Throughout growth stages, successful companies have figured out how to be profitable while ensuring reliability, uptime and service performance is maintained, but it’s certainly not easy. Many challenges companies face are not unique, so in addition to having the right testing, synthetic transactions, fine-tuned monitoring & alerting, on-call rotations and change control processes in place, there are a few lessons Okta’s engineering team has learned along the way, especially when we evolved our troubleshooting strategy. Hopefully you’ll be able to incorporate some of these practices and ideologies into your own team.
There Are Two Types of Engineers
After years of hands-on, technical experience, I’ve found that the art of troubleshooting begins with identifying the perfect combination of “builders” and “doctors” on an engineering team that approach problems differently. This combination helps organizations operate at peak performance during a crisis. Variety means team members will look at the system from different perspectives and attack a problem from multiple angles. Having a varied approach is important for many reasons, but namely, it ensures fast resolution and sets the stage to prevent the problem from happening again.
While any robust team needs the typical engineer mindset — individuals who are able to uncover the root cause of problems — that’s not all it takes to be successful. A team of passionate engineers will still fail to prevent future issues from happening if they aren’t made up of the right assembly of builders and doctors. So, what do I mean by builders and doctors, and what are the differences between the two?

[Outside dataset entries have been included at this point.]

File: config.mk
export PLATFORM = sky130hd
export DESIGN_NAME = noc_pe_interface
export DESIGN_NICKNAME = d
export VERILOG_FILES = /design/src/rtl/noc_pkg.sv /design/src/rtl/noc_skid_buffer.sv /design/src/rtl/noc_pe_interface.sv
export SDC_FILE = /design/constraint.sdc
export NUM_CORES = 1
export LEC_CHECK = 0
export CAP_MARGIN = 15
export CORE_UTILIZATION = 30
export CTS_CLUSTER_SIZE = 8
export DETAILED_ROUTE_END_ITERATION = 7
export GPL_ROUTABILITY_DRIVEN = 0
export SETUP_SLACK_MARGIN = 0.1
export SYNTH_ARGS = -nofsm -noshare
export SYNTH_HDL_FRONTEND = slang
export SYNTH_SLANG_ARGS = --single-unit
File: constraint.sdc
create_clock -name i_clk -period 1.8 [get_ports i_clk]
set_clock_uncertainty 0.15 [all_clocks]
set_input_delay 0.36 -clock i_clk [delete_from_list [all_inputs] [get_ports i_clk]]
set_output_delay 0.36 -clock i_clk [all_outputs]
set_load 0.01 [all_outputs]
File: src/rtl/noc_pkg.sv
// Shared definitions for the PE network interface: flit layout and skid buffer states.
package noc_pkg;

    localparam int unsigned FLIT_W    = 32;
    localparam int unsigned DEST_MSB  = 31;
    localparam int unsigned DEST_LSB  = 24;
    localparam int unsigned DEST_W    = DEST_MSB - DEST_LSB + 1;
    localparam int unsigned PAYLOAD_W = 24;

    typedef logic [FLIT_W-1:0] flit_t;

    typedef enum logic [1:0] {
        EMPTY = 2'd0,
        ONE   = 2'd1,
        FULL  = 2'd2
    } skid_state_t;

    function automatic logic [DEST_W-1:0] flit_dest(input flit_t f);
        return f[DEST_MSB:DEST_LSB];
    endfunction

endpackage

File: src/rtl/noc_skid_buffer.sv
// Two-entry fully registered skid buffer: FIFO order, ready derived from registered occupancy.
module noc_skid_buffer
    import noc_pkg::*;
#(
    parameter int unsigned Width = 32
) (
    input  logic             clk,
    input  logic             reset,
    input  logic [Width-1:0] in_data,
    input  logic             in_valid,
    output logic             in_ready,
    output logic [Width-1:0] out_data,
    output logic             out_valid,
    input  logic             out_ready
);

    skid_state_t      state;
    logic [Width-1:0] tail;
    logic             push;
    logic             pop;

    assign push = in_valid & in_ready;
    assign pop  = out_valid & out_ready;

    // out_data is the head entry; valid/ready are registered alongside state.
    always_ff @(posedge clk) begin
        if (reset) begin
            state     <= EMPTY;
            out_data  <= '0;
            tail      <= '0;
            out_valid <= 1'b0;
            in_ready  <= 1'b0;
        end else begin
            case (state)
                EMPTY: begin
                    in_ready <= 1'b1;
                    if (push) begin
                        out_data  <= in_data;
                        out_valid <= 1'b1;
                        state     <= ONE;
                    end
                end
                ONE: begin
                    case ({push, pop})
                        2'b10: begin
                            tail     <= in_data;
                            in_ready <= 1'b0;
                            state    <= FULL;
                        end
                        2'b01: begin
                            out_valid <= 1'b0;
                            state     <= EMPTY;
                        end
                        2'b11: out_data <= in_data;
                        default: ;
                    endcase
                end
                FULL: begin
                    if (pop) begin
                        out_data <= tail;
                        in_ready <= 1'b1;
                        state    <= ONE;
                    end
                end
                default: begin
                    out_valid <= 1'b0;
                    in_ready  <= 1'b0;
                    state     <= EMPTY;
                end
            endcase
        end
    end

endmodule

File: src/rtl/noc_pe_interface.sv
// PE <-> switch leaf network interface; define NOC_MISROUTE_CNT_EN to enable the
// saturating misrouted-flit counter on o_misroute_cnt (otherwise tied to zero).
module noc_pe_interface
    import noc_pkg::*;
#(
    parameter int unsigned             DataWidth = 32,
    parameter int unsigned             AddrWidth = 8,
    parameter logic [AddrWidth-1:0]    MyAddr    = '0
) (
    input  logic                           i_clk,
    input  logic                           i_reset,
    input  logic [DataWidth-AddrWidth-1:0] i_pe_data,
    input  logic [AddrWidth-1:0]           i_pe_dest,
    input  logic                           i_pe_valid,
    output logic                           o_pe_ready,
    output logic [DataWidth-1:0]           o_data,
    output logic                           o_data_valid,
    input  logic                           i_data_ready,
    input  logic [DataWidth-1:0]           i_data,
    input  logic                           i_data_valid,
    output logic                           o_data_ready,
    output logic [DataWidth-AddrWidth-1:0] o_pe_rx_data,
    output logic                           o_pe_rx_valid,
    input  logic                           i_pe_rx_ready,
    output logic [15:0]                    o_misroute_cnt
);

    logic rx_match;
    logic rx_push_valid;

    noc_skid_buffer #(.Width(DataWidth)) u_tx_buf (
        .clk       (i_clk),
        .reset     (i_reset),
        .in_data   ({i_pe_dest, i_pe_data}),
        .in_valid  (i_pe_valid),
        .in_ready  (o_pe_ready),
        .out_data  (o_data),
        .out_valid (o_data_valid),
        .out_ready (i_data_ready)
    );

    // Misrouted flits are still handshaken via o_data_ready but never enter the buffer.
    assign rx_match      = (flit_dest(i_data) == MyAddr);
    assign rx_push_valid = i_data_valid & rx_match;

    noc_skid_buffer #(.Width(DataWidth-AddrWidth)) u_rx_buf (
        .clk       (i_clk),
        .reset     (i_reset),
        .in_data   (i_data[DataWidth-AddrWidth-1:0]),
        .in_valid  (rx_push_valid),
        .in_ready  (o_data_ready),
        .out_data  (o_pe_rx_data),
        .out_valid (o_pe_rx_valid),
        .out_ready (i_pe_rx_ready)
    );

`ifdef NOC_MISROUTE_CNT_EN
    logic rx_drop;
    assign rx_drop = i_data_valid & o_data_ready & ~rx_match;

    always_ff @(posedge i_clk) begin
        if (i_reset) begin
            o_misroute_cnt <= '0;
        end else if (rx_drop && (o_misroute_cnt != '1)) begin
            o_misroute_cnt <= o_misroute_cnt + 16'd1;
        end
    end
`else
    assign o_misroute_cnt = '0;
`endif

endmodule

==> metrics.yaml, run 1 <==
status: "finished clean"
diodes: 0
hold_viol_final: 0
die_area_um2: 18900
maxCapViolCount: 0
synth.most_common_cell: "dfxtp_1"
grt_pass1_vias: 4657
yosysUniqueCellTypes: 41
io_buffers: 129
hpwlAfterDp_um: 8887
finalSetupViolCount: 0
areaGrowthSynthToFinish_pct: 42.85
fin_nets: 779
crit_path_max_incr_delay_ps: 440
cp-end-kind: "flop"
cts_buffer_depth: 2
drive_above_1_share_pct: 17.20
vias: 4613
syn_avg_cell_area_um2: 9.644
p_per_area_nw_per_um2: 855.4
rsz0062_at_grt: "yes"
dpl_worst_slack_ps: -503.2
holdPathStages: 2
crit_path_start_kind: "primary input"
grt_max_degree: 40
setup_ws_ps: 37.72
start_util_pct: 30.65
die_y_um: 137.5
timing.rr.start: "u_rx_buf.in_ready$_SDFFE_PP0P_"
reg2reg_depth: 6
p_leak_nw: 3.368
cts-root-buf: "clkbuf_16"
core-area_um2: 17960
min_from: "i_reset"
final_cell_count_no_fill: 950
n_fill_cell: 1717
antenna_found_initial: 0
yosys_warnings: 0
fmax_mhz: 567.4
async_flop_share_pct: 0
numCtsBuffers: 17
wire_per_inst_um: 16.25
dp_cells: 905
slowest_stage: "clkdlybuf4s50_1"
path_clk_slew_ps: 50
core.rowCount: 49
cts_tree: "yes"
finalCriticalPeriod_ps: 1762
hp-class: "primary input to flop"
syn-instance-count: 571
grt_overflow: 0
final_util_pct: 43.79
synthTopCellsByArea: "dfxtp_1, mux2i_1, nand2b_1"
tns_ps: 0
grt_pass1_wl_um: 23410
worst_ep_arrival_time_ps: 1940
holdPathEnd: "u_rx_buf.out_data[3]$_SDFFE_PP0P_"
drc: 0
critPathRequiredTime_ps: 1980
htreeDepth: 4
firstDrtPassIters: 4
synth_commonest_cells: "dfxtp_1, mux2i_1, nand2_1"
synth_area_leader_cell: "dfxtp_1"
synth_top_cell_area_share_pct: 43.63
ir_worst_vdd_mv: 0.8473
grtUsageTotal_pct: 16.24
fin_hold_ws_ps: 279.8
clkLatencyLatePin_ps: 420
critPathMaxFanout: 7
period_share_pct: 97.90
ys_seq_area_share_pct: 43.63
first_iter_violations: 201
rr_endpoint: "u_rx_buf.tail[21]$_SDFFE_PP0P_"
antenna_left: 0
clock_sinks: 120
finalMaxSlewViolations: 0
worst-r2r-setup-slack_ps: 60
synth_enable_flop_cells: 0
die_x_um: 137.5
viasPerCell: 4.856
netlist_area_um2: 5507
yosys_register_bits: 120
worst-setup-path-type: "primary input to flop"
wl_um: 15440
top_level_ports: 146
synth_ff_type: "dfxtp_1"
path_cells: "clkdlybuf4s50_1 -> nor4_4 -> nand4b_1 -> nor3_4 -> buf_6 -> buf_12 -> mux2i_1"
==> cell type report <==
type | count | area [µm²] | share of cell area [%]
sequential | 120 | 2416 | 30.71
clock inverter | 10 | 80.08 | 1.018
clock buffer | 21 | 450.4 | 5.726
timing repair buffer | 168 | 1819 | 23.13
inverter | 2 | 7.507 | 0.09544
multi-input combinational | 400 | 2806 | 35.68
tap | 229 | 286.5 | 3.642
==> stage by stage <==
step | area (µm²) | power (mW)
final | 7866 | 6.729
after global routing | 7866 | 7.006
after CTS | 7696 | 6.775
after detailed placement | 7058 | 3.661
after global placement | 7058 | 3.644
after floorplan | 5589 | 3.245
==> sequential cells by signal (all words and copies together), names as in the netlist, 2 cells and up <==
name               count
u_rx_buf.out_data     24
u_rx_buf.state         2
u_rx_buf.tail         24
u_tx_buf.out_data     32
u_tx_buf.state         2
u_tx_buf.tail         32
==> cell families (layout without fill, tap and decap cells) <==
| family | Yosys count | in the layout | synth area share [%] |
|---|---|---|---|
| other | 1 | 16 | 0.06810 |
| AND/OR/NAND/NOR | 193 | 193 | 17.38 |
| flip-flops | 120 | 120 | 43.63 |
| buffers and inverters | 66 | 201 | 8.748 |
| AO/OA/AOI/OAI | 111 | 111 | 15.63 |
| multiplexers | 80 | 80 | 14.54 |
==> worst max-delay path by stage <==
| stage | endpoint | slack (ps) | from | cells after the start |
|---|---|---|---|---|
| global placement | u_rx_buf.out_valid$_SDFFE_PP0P_ | -400 | i_data[25] | 6 |
| floorplan | u_rx_buf.tail[0]$_SDFFE_PP0P_ | -30 | i_data[26] | 5 |
| CTS | u_rx_buf.tail[21]$_SDFFE_PP0P_ | -40 | u_rx_buf.in_ready$_SDFFE_PP0P_ | 6 |
| global route | u_rx_buf.tail[16]$_SDFFE_PP0P_ | -30 | u_rx_buf.in_ready$_SDFFE_PP0P_ | 6 |
| finish | u_rx_buf.tail[21]$_SDFFE_PP0P_ | 40 | i_data[31] | 7 |
| detailed placement | u_rx_buf.tail[16]$_SDFFE_PP0P_ | -500 | i_data[25] | 6 |
==> what timing repair did <==
action,in CTS,in global routing
setup endpoints to repair,147,77
hold buffers,0,0
cloned,4,4
pin swaps,3,7
resized for setup,81,24
setup buffers,6,1
==> placed cells by master (no fill, tap or decap), types with 7 or more instances in the layout <==
cell type and count:
dfxtp_1 113, mux2i_1 80, nand2_1 70, dlygate4sd2_1 66, clkdlybuf4s50_1 60, nand2b_1 49
a21oi_1 39, a211oi_2 35, nor2_1 34, nor3_1 24, a211oi_1 22, clkbuf_16 20
conb_1 16, buf_4 15, buf_12 14, clkinv_2 7
==> metal layers <==
layer / global-route usage (%) / vias to the layer above / wire length, µm / part of all wire [%]
met5: 0 / - / 0 / 0
met4: 5.739 / 0 / 254 / 1.6
met3: 5.556 / 19 / 1100 / 7.1
met2: 27.25 / 139 / 7284 / 47
met1: 19.10 / 2218 / 6799 / 44
li1: - / 2237 / - / -
==> report_power, final <==
part	leakage (nW)	switching, mW	internal [mW]	total, mW
combinational	2.13	0.409	0.429	0.838
clock	0.262	1.18	1.90	3.08
sequential	0.976	0.0606	2.75	2.81
total	3.37	1.65	5.08	6.73
==> worst max-delay path: cells and delay by family <==
family	cells	cell delay (ps)
buf+inv	3	740
simple gates	3	640
mux	1	190
(Power assumes the default switching activity.)
==> run 2: changes to the inputs <==
Settings changed: CORE_UTILIZATION 30 to 44, PLACE_DENSITY set to 0.76.
==> metrics.yaml, run 2 (synthesized netlist as in run 1, its figures left out) <==
grt_pass1_wl_um: 22160
wire_per_inst_um: 15.57
timing.rr.start: "u_rx_buf.in_ready$_SDFFE_PP0P_"
combPwrFrac_pct: 11.7
hp-class: "primary input to flop"
first_iter_violations: 276
path_cells: "nor4b_4 -> nand4b_1 -> buf_4 -> a2111o_1 -> o31ai_2"
holdPathStages: 5
cp-end-kind: "flop"
path_clk_slew_ps: 60
start_util_pct: 45.46
grtUsageTotal_pct: 21.65
maxCapViolCount: 0
sw_frac_of_total_pct: 24.38
grt_pass1_vias: 4577
met3_length_um: 751
cts_buffer_depth: 2
worst_ep_arrival_time_ps: 1850
antenna_left: 0
htreeDepth: 4
wl_met2_um: 6859
worst-r2r-setup-slack_ps: 120
top_layer: "met4"
top_level_ports: 146
grt_overflow: 0
core-area_um2: 12110
hpwlAfterDp_um: 8601
hold_viol_final: 0
wl_met1_um: 6055
hold_buffers: 0
reg_top3: "u_tx_buf.out_data (32), u_tx_buf.tail (32)"
reg2reg_depth: 5
clkLatencyLatePin_ps: 410
numCtsBuffers: 17
p_per_area_nw_per_um2: 900.8
critPathRequiredTime_ps: 1960
status: "finished clean"
dpl_worst_slack_ps: -467.8
rr_endpoint: "u_rx_buf.out_valid$_SDFFE_PP0P_"
grt_max_degree: 45
fin_hold_ws_ps: 254.3
wl_um: 13840
layout_commonest_cell: "dfxtp_1"
viasPerCell: 5.144
internal_power_mw: 5.246
critPathMaxFanout: 4
period_share_pct: 93.58
drive_above_1_share_pct: 16.92
io_buffers: 129
final_util_pct: 63.58
ir_worst_vdd_mv: 0.5717
finalMaxSlewViolations: 0
fmax_mhz: 593.7
diodes: 0
p_total_mw: 6.937
drc: 0
holdPathEnd: "u_tx_buf.in_ready$_SDFFE_PP0P_"
cts-root-buf: "clkbuf_16"
clock_sinks: 120
die_area_um2: 12970
fin_nets: 778
core.rowCount: 40
layout_common_cells: "dfxtp_1, mux2i_1, nand2_1, dlygate4sd2_1, clkdlybuf4s50_1"
finalSetupViolCount: 0
clkPwrFrac_pct: 47.9
die_x_um: 113.9
slowest_stage: "a2111o_1"
min_from: "i_pe_valid"
antenna_found_initial: 0
worst-setup-path-type: "flop to flop"
firstDrtPassIters: 4
finalCriticalPeriod_ps: 1684
rsz0062_at_grt: "yes"
setup_ws_ps: 115.6
areaGrowthSynthToFinish_pct: 39.85
crit_path_max_incr_delay_ps: 370
die_y_um: 113.9
seqPwrFrac_pct: 40.4
vias: 4573
switching_power_mw: 1.692
p_leak_nw: 3.359
cts_tree: "yes"
crit_path_start_kind: "flop"
run 2: layout make-up:
type                    instances  area (µm²)
clock inverters                14       150.1
multi-input cells             400        2774
fillers                      1041        4410
clock buffers                  18       439.2
inverters                       2       7.507
repair buffers                167        1704
well taps                     168       210.2
flip-flops and latches        120        2416
run 2: layer usage:
metal	GRT usage (%)	up-vias
li1	-	2239
met5	0	-
met3	5.739	16
met1	26.21	2184
met2	36.99	134
met4	7.792	0
run 2: worst max-delay path by stage:
stage | from | endpoint | slack, ps | depth (start not counted)
after floorplan | i_data[26] | u_rx_buf.tail[0]$_SDFFE_PP0P_ | -30 | 5
after global placement | i_data[26] | u_rx_buf.out_valid$_SDFFE_PP0P_ | -400 | 6
after detailed placement | i_data[25] | u_rx_buf.out_valid$_SDFFE_PP0P_ | -470 | 6
after CTS | i_data[26] | u_rx_buf.out_valid$_SDFFE_PP0P_ | 100 | 6
after global routing | u_rx_buf.in_ready$_SDFFE_PP0P_ | u_rx_buf.tail[16]$_SDFFE_PP0P_ | 40 | 5
final | u_rx_buf.in_ready$_SDFFE_PP0P_ | u_rx_buf.out_valid$_SDFFE_PP0P_ | 120 | 5
run 2: through the flow:
step	setup TNS, ps	std cells	cell area [µm²]
after floorplan	-650.4	586	5589
final	0	889	7701
after global routing	0	889	7701
after CTS	0	882	7555
after detailed placement	-37260	847	6964
after global placement	-31880	847	6964
run 2: power groups by stage:
stage | Sequential, mW | Combinational [mW] | Clock, mW
finish | 2.80 | 0.812 | 3.32
global route | 2.81 | 0.876 | 3.52
CTS | 2.80 | 0.785 | 3.39
detailed placement | 2.86 | 0.792 | 0
global placement | 2.86 | 0.773 | 0
floorplan | 2.89 | 0.357 | 0
run 2: worst max-delay path, delay by kind of cell (launching register included):
family          cells  cell delay (ps)
buf+inv             1              210
compound gates      2              440
simple gates        2              460
flops               1              330
run 2: repair_timing:
| item | in CTS | in global routing |
|---|---|---|
| resized for setup | 73 | 24 |
| setup endpoints to repair | 113 | 72 |
| pin swaps | 4 | 7 |
| gates cloned | 2 | 1 |
| setup buffers | 1 | 6 |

The Differences Between “Builders” and “Doctors”
Builders and doctors, in the engineering world, vary most distinctively in the way that they approach their work and the situations they are faced with. Here are five scenarios to demonstrate this point:
How to Master the Art of Troubleshooting
Now that we’ve established the types of engineers that are required be on a team, it’s important to lay out a standardized approach and define a problem-solving culture that will help handle troubleshooting efforts across those teams. Here are some things that will help you maximize your team’s troubleshooting efforts:
Identification: You should look at your team (including yourself) to identify behaviors and combine skills that will provide an effective mix of builders and doctors. Doctors tend to lose interest in non-urgent tasks and are more engaged during emergencies when the heart monitor is beeping furiously. Builders, on the other hand, enjoy the holistic approach of looking at the whole picture and clearly identifying what happened during an event.
Balance: To say the least, you must have at least one builder and one doctor per team, but depending on the control that you have in your environment, you may need to tweak the ratios. The more control you have (less external dependencies), the more builders you should have. The less control you have (big dependencies on external systems), the more doctors you’ll want. Assembling the right team for the right situation is important, even down to having the right breakdown of builders and doctors. You don’t only want brain surgeons with laser-focused precision, but also general practitioners who can do everything from fixing minor bugs to full-on crisis control.
Speak up and challenge: Train your junior engineers to open their mouths when they don’t believe hypotheses from a senior engineer — or even more established theories. Mitigation of ideas should be strongly discouraged by an engineer of any level. One of the simplest ways to encourage this across the team is simply by asking all members of your team: “What do you think?” Or, have team members focused on quickly proving and/or disproving any theory. This is a good mechanism to remove random theories that can cause your team spin out of control.
Narrow the focus: Aim to create an interruption-shielding program, so that your team can focus on troubleshooting when required and not get pulled in multiple directions by other members of your organization. One way to do this: dedicate an incident response manager to keep the team focused. Without this individual, if a database crashes and people start looking at the logs and focusing on forensics, that is not helpful to people who are trying to recover the system. Those engineers already in forensics mode need to be told to wait. A fire needs to be put out by the firefighters before the investigators can jump in to figure out the cause.
In the end, finding the right combination of personalities will give your team an invaluable advantage. Your doctors will acquire builder techniques at times and vice versa, so after building a team with both skill sets, it is still important to constantly help your team develop new and complementary skills. Troubleshooting is hard for an engineering team and it only gets more difficult as time goes on and your organization grows and scales, but it can also be an enjoyable engineering challenge. Once you meld the right blend of builders and doctors together, watching your team in action will be an amazing experience!